### Problem to work on:
Among the records that follow, set down only the lines from the one containing "met4 | 5.235 | 32 | 2.3" to the one containing "dfrtp_1 | 796 |", both included, exactly.

Dataset records

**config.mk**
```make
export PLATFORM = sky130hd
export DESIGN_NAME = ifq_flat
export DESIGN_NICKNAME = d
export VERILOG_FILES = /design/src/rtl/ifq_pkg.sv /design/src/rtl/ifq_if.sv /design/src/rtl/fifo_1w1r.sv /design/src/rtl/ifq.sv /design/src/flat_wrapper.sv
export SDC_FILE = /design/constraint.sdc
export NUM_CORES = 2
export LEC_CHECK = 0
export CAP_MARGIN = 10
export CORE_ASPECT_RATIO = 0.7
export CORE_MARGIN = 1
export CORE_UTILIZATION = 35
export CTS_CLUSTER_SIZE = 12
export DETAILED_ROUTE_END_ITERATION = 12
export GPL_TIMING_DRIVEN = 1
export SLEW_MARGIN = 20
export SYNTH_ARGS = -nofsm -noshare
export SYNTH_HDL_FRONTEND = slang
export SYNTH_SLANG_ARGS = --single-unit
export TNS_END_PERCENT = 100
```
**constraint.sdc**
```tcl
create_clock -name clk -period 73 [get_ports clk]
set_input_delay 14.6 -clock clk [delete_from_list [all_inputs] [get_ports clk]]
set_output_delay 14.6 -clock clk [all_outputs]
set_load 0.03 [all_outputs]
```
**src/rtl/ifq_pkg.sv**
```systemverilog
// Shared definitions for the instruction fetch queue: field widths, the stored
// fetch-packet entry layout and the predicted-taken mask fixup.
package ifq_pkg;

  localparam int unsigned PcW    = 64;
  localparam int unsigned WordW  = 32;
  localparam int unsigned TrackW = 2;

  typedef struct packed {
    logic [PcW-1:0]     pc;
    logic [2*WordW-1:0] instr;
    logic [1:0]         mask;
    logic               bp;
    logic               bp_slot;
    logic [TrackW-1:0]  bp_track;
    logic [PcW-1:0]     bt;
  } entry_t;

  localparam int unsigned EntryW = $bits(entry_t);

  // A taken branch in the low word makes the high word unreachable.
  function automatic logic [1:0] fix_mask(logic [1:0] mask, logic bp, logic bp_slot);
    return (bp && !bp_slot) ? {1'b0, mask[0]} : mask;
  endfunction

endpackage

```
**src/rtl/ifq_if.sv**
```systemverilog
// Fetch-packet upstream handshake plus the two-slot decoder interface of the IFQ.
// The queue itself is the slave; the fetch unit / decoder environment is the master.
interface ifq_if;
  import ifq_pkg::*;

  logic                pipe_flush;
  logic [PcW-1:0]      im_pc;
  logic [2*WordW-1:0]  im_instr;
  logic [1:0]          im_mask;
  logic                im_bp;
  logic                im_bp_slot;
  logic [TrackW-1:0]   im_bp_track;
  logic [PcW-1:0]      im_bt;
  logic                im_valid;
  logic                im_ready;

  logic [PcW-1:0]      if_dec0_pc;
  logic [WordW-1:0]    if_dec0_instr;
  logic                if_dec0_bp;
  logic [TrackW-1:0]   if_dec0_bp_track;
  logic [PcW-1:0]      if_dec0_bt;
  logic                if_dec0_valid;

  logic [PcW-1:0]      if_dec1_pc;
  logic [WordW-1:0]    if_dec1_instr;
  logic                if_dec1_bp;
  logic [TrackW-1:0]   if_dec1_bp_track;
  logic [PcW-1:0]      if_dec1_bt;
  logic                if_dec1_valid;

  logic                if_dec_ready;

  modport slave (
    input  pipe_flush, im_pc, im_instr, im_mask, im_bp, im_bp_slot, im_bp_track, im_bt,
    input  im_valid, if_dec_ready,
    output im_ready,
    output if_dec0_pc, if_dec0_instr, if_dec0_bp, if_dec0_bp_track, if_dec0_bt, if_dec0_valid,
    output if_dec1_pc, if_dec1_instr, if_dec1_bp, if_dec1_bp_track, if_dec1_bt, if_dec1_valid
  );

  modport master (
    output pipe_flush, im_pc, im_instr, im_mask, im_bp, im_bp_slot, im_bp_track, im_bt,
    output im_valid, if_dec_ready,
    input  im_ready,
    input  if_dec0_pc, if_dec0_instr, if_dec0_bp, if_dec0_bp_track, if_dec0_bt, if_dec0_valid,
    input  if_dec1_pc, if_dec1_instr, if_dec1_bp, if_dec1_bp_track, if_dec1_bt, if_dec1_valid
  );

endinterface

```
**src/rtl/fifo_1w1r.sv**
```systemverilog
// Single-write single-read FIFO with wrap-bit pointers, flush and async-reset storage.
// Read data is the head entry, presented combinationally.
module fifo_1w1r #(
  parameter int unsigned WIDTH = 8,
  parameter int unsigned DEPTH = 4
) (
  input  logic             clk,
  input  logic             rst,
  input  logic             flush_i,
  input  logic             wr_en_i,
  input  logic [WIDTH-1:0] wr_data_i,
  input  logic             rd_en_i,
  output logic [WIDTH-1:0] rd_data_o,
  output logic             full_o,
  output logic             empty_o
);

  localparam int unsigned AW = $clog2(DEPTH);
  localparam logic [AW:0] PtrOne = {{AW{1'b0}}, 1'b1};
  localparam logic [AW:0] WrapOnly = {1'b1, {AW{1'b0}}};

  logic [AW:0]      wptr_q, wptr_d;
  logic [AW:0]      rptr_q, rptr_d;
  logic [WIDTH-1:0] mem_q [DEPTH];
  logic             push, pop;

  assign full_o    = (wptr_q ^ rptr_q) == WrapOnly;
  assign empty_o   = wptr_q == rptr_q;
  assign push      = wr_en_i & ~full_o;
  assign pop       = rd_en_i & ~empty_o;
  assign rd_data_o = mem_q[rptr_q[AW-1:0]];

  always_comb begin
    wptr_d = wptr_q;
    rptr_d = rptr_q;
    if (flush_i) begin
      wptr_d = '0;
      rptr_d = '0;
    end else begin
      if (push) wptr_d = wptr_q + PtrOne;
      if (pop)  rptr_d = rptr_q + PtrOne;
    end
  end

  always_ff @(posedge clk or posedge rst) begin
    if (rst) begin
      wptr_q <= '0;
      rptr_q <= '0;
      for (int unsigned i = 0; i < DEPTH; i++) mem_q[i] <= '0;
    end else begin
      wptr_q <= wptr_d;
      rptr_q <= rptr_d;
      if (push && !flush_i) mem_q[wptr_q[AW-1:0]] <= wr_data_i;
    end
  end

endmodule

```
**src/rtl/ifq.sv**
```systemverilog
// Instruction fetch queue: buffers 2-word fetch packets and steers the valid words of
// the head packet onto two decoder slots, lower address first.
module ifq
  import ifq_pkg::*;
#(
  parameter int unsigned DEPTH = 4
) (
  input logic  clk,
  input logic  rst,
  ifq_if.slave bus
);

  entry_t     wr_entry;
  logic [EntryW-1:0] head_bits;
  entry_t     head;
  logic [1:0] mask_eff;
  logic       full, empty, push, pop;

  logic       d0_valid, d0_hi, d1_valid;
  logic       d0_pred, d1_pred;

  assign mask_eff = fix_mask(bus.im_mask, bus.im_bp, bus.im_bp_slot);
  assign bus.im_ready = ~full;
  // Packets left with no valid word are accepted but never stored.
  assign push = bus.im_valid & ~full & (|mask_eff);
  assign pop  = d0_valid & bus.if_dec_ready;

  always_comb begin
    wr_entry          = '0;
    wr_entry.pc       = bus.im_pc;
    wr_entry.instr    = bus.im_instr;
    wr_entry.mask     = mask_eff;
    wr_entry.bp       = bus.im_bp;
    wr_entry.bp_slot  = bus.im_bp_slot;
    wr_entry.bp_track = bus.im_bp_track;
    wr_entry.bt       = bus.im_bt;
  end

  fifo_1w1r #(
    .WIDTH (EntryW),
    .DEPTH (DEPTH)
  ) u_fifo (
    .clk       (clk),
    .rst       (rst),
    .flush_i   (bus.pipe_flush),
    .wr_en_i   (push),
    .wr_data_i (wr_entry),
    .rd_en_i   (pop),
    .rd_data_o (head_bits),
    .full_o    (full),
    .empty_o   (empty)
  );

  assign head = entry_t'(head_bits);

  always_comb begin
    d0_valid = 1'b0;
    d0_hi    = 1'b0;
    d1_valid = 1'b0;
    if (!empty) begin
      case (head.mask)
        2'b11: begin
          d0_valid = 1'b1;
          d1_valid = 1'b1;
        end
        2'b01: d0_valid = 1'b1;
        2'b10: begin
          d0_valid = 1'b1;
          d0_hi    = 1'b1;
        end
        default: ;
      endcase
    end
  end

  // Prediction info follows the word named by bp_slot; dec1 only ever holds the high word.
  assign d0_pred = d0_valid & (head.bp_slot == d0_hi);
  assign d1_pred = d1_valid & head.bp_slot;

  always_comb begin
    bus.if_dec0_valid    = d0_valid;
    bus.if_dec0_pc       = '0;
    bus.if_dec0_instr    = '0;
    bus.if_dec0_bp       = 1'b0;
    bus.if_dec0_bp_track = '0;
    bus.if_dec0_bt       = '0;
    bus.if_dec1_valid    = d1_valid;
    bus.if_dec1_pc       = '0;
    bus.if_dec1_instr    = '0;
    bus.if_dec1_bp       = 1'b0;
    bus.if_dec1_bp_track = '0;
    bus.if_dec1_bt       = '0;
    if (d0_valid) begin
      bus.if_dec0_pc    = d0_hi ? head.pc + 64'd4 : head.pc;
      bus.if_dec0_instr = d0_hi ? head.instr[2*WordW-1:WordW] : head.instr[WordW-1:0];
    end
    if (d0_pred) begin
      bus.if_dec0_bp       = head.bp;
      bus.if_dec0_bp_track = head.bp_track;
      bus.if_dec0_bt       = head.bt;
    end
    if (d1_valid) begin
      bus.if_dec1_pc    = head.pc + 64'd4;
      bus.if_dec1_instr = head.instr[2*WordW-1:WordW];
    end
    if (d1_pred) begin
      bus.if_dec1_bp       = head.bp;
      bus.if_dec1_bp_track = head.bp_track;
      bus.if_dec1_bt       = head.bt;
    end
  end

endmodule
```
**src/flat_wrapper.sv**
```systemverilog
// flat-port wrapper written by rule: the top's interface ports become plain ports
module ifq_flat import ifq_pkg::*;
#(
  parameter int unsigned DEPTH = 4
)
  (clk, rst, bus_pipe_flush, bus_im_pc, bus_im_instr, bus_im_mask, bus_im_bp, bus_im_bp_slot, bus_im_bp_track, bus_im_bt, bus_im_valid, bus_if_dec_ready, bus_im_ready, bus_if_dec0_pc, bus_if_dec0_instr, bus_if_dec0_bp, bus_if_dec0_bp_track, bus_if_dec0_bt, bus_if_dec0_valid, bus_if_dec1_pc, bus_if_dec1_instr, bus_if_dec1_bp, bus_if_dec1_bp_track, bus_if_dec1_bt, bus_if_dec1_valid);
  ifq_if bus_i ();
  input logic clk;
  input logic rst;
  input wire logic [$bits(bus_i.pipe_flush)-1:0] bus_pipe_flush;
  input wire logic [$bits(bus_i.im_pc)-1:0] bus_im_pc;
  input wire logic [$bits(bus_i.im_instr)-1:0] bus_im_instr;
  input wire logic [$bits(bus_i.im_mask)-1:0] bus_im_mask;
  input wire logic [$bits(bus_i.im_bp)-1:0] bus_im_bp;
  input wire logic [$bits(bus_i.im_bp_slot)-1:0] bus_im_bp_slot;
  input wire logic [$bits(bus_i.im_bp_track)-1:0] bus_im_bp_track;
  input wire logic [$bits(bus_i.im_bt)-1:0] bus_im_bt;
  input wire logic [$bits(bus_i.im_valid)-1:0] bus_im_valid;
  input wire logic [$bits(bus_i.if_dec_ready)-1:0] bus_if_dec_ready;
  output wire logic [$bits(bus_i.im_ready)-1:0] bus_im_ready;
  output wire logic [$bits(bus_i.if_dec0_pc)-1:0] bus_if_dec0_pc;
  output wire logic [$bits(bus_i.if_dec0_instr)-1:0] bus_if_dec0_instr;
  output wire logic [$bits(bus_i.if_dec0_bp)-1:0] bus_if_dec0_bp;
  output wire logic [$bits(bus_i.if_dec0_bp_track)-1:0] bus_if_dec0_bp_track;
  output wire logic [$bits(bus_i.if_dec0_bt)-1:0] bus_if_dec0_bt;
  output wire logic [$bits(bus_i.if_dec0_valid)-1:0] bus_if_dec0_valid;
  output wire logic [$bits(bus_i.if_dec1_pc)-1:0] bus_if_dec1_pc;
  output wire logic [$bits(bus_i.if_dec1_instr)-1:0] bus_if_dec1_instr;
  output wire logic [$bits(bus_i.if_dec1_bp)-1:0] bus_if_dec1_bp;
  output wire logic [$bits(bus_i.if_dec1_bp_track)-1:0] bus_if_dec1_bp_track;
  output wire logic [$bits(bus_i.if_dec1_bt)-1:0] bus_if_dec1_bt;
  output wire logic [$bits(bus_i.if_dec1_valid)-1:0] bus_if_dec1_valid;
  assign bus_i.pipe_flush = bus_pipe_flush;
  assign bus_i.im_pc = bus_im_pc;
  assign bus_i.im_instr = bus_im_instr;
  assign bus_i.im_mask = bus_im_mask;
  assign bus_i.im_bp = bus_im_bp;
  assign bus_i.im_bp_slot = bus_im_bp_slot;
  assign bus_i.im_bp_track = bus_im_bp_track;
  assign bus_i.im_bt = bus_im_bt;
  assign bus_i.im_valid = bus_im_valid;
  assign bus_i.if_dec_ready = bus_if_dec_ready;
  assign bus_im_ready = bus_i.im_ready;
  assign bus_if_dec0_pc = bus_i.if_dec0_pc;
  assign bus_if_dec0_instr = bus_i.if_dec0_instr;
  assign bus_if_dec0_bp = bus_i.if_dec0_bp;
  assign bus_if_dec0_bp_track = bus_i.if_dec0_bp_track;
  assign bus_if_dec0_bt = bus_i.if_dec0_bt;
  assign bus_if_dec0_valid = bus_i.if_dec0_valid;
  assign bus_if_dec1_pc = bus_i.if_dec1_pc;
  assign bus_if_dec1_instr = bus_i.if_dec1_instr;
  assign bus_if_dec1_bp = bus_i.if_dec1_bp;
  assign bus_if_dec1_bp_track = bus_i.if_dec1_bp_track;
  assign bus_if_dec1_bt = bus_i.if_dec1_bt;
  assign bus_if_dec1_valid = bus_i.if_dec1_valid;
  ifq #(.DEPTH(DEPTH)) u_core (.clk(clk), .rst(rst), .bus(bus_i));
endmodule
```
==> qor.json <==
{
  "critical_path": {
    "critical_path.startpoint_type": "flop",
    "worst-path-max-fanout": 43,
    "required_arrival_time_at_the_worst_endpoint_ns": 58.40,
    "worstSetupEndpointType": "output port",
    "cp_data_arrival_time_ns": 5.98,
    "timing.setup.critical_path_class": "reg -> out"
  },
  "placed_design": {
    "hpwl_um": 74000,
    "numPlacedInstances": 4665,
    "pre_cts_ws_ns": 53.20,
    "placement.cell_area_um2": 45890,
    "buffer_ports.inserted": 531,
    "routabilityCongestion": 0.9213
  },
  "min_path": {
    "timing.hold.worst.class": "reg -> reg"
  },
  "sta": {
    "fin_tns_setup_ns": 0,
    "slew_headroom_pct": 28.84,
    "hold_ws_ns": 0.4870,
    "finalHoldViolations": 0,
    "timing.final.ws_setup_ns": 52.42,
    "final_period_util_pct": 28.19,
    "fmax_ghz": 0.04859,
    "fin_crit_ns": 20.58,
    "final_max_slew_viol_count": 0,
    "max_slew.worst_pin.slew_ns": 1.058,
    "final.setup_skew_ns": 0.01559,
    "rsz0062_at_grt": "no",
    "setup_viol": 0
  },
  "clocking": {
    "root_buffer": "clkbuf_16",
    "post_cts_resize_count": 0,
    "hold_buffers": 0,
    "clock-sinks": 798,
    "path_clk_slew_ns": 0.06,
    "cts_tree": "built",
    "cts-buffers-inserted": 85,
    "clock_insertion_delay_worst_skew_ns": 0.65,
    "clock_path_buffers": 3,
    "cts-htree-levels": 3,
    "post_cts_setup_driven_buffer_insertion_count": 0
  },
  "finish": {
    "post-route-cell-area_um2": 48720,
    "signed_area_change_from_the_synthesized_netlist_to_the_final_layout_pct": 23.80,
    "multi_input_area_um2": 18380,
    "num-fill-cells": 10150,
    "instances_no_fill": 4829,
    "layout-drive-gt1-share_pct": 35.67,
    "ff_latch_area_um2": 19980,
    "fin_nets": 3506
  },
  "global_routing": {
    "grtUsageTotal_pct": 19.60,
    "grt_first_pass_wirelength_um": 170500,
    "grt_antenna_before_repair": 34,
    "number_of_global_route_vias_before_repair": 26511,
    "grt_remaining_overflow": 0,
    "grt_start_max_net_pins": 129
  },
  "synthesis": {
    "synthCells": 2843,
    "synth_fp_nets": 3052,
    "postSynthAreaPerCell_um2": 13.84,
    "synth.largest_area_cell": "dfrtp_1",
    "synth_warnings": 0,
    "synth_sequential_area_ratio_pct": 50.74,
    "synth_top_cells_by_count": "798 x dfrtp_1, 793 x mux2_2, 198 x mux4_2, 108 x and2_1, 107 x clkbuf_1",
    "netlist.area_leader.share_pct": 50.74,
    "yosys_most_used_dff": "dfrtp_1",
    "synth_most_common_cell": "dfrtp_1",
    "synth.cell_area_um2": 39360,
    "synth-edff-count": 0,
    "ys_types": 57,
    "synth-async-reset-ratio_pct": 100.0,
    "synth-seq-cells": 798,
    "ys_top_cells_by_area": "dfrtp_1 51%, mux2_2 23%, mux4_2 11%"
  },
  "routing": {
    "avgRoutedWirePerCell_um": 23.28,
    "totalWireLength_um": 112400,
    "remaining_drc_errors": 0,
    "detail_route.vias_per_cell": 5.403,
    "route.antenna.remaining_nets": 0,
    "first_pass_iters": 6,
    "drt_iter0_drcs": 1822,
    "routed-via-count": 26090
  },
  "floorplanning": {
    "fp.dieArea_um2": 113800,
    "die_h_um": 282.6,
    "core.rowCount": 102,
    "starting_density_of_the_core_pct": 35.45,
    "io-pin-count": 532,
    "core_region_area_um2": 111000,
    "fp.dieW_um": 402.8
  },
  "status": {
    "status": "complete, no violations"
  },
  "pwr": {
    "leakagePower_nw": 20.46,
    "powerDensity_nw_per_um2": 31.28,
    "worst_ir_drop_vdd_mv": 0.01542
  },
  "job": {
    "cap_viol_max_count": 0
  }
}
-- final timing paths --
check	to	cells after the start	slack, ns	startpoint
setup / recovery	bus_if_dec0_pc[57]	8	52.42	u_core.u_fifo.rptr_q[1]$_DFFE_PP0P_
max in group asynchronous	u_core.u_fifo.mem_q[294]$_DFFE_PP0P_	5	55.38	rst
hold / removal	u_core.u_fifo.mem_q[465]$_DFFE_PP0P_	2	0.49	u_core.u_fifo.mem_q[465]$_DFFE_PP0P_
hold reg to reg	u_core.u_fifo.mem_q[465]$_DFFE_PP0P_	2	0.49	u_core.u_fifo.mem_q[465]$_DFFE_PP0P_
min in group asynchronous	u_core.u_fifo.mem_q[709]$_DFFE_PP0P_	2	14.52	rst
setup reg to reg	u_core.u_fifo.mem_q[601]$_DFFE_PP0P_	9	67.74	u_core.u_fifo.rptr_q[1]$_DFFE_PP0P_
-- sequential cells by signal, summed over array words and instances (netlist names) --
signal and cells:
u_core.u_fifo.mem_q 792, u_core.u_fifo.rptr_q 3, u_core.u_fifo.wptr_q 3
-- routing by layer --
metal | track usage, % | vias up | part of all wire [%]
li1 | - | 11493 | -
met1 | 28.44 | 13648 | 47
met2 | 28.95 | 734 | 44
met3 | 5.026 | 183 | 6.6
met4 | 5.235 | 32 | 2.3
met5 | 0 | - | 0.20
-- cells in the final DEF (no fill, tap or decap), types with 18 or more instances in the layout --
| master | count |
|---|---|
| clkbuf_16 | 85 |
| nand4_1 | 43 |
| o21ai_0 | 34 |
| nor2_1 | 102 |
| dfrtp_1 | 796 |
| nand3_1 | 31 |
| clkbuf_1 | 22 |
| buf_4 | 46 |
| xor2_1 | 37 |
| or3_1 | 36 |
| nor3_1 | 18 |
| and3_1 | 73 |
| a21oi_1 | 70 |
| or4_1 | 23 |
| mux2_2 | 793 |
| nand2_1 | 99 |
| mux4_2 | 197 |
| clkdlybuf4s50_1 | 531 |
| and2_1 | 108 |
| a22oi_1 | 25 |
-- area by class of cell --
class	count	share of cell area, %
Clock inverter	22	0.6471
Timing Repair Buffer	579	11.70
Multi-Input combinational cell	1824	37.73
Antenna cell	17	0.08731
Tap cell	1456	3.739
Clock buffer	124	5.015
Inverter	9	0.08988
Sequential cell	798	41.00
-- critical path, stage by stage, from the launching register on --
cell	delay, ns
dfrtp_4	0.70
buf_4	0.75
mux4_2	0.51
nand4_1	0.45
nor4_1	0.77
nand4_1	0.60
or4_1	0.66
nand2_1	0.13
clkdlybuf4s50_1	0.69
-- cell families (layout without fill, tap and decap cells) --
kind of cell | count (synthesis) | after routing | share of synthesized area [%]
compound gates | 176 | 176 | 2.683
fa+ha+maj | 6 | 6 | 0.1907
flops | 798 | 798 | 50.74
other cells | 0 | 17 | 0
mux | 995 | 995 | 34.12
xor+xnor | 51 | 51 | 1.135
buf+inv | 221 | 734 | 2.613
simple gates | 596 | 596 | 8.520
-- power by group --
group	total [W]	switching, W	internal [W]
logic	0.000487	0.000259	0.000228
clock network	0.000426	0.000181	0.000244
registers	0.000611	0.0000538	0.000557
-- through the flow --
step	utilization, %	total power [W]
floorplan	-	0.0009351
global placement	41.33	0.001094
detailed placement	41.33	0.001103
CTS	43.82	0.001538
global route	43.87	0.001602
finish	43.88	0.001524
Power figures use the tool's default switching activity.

### Response to this exercise:
met4 | 5.235 | 32 | 2.3
met5 | 0 | - | 0.20
-- cells in the final DEF (no fill, tap or decap), types with 18 or more instances in the layout --
| master | count |
|---|---|
| clkbuf_16 | 85 |
| nand4_1 | 43 |
| o21ai_0 | 34 |
| nor2_1 | 102 |
| dfrtp_1 | 796 |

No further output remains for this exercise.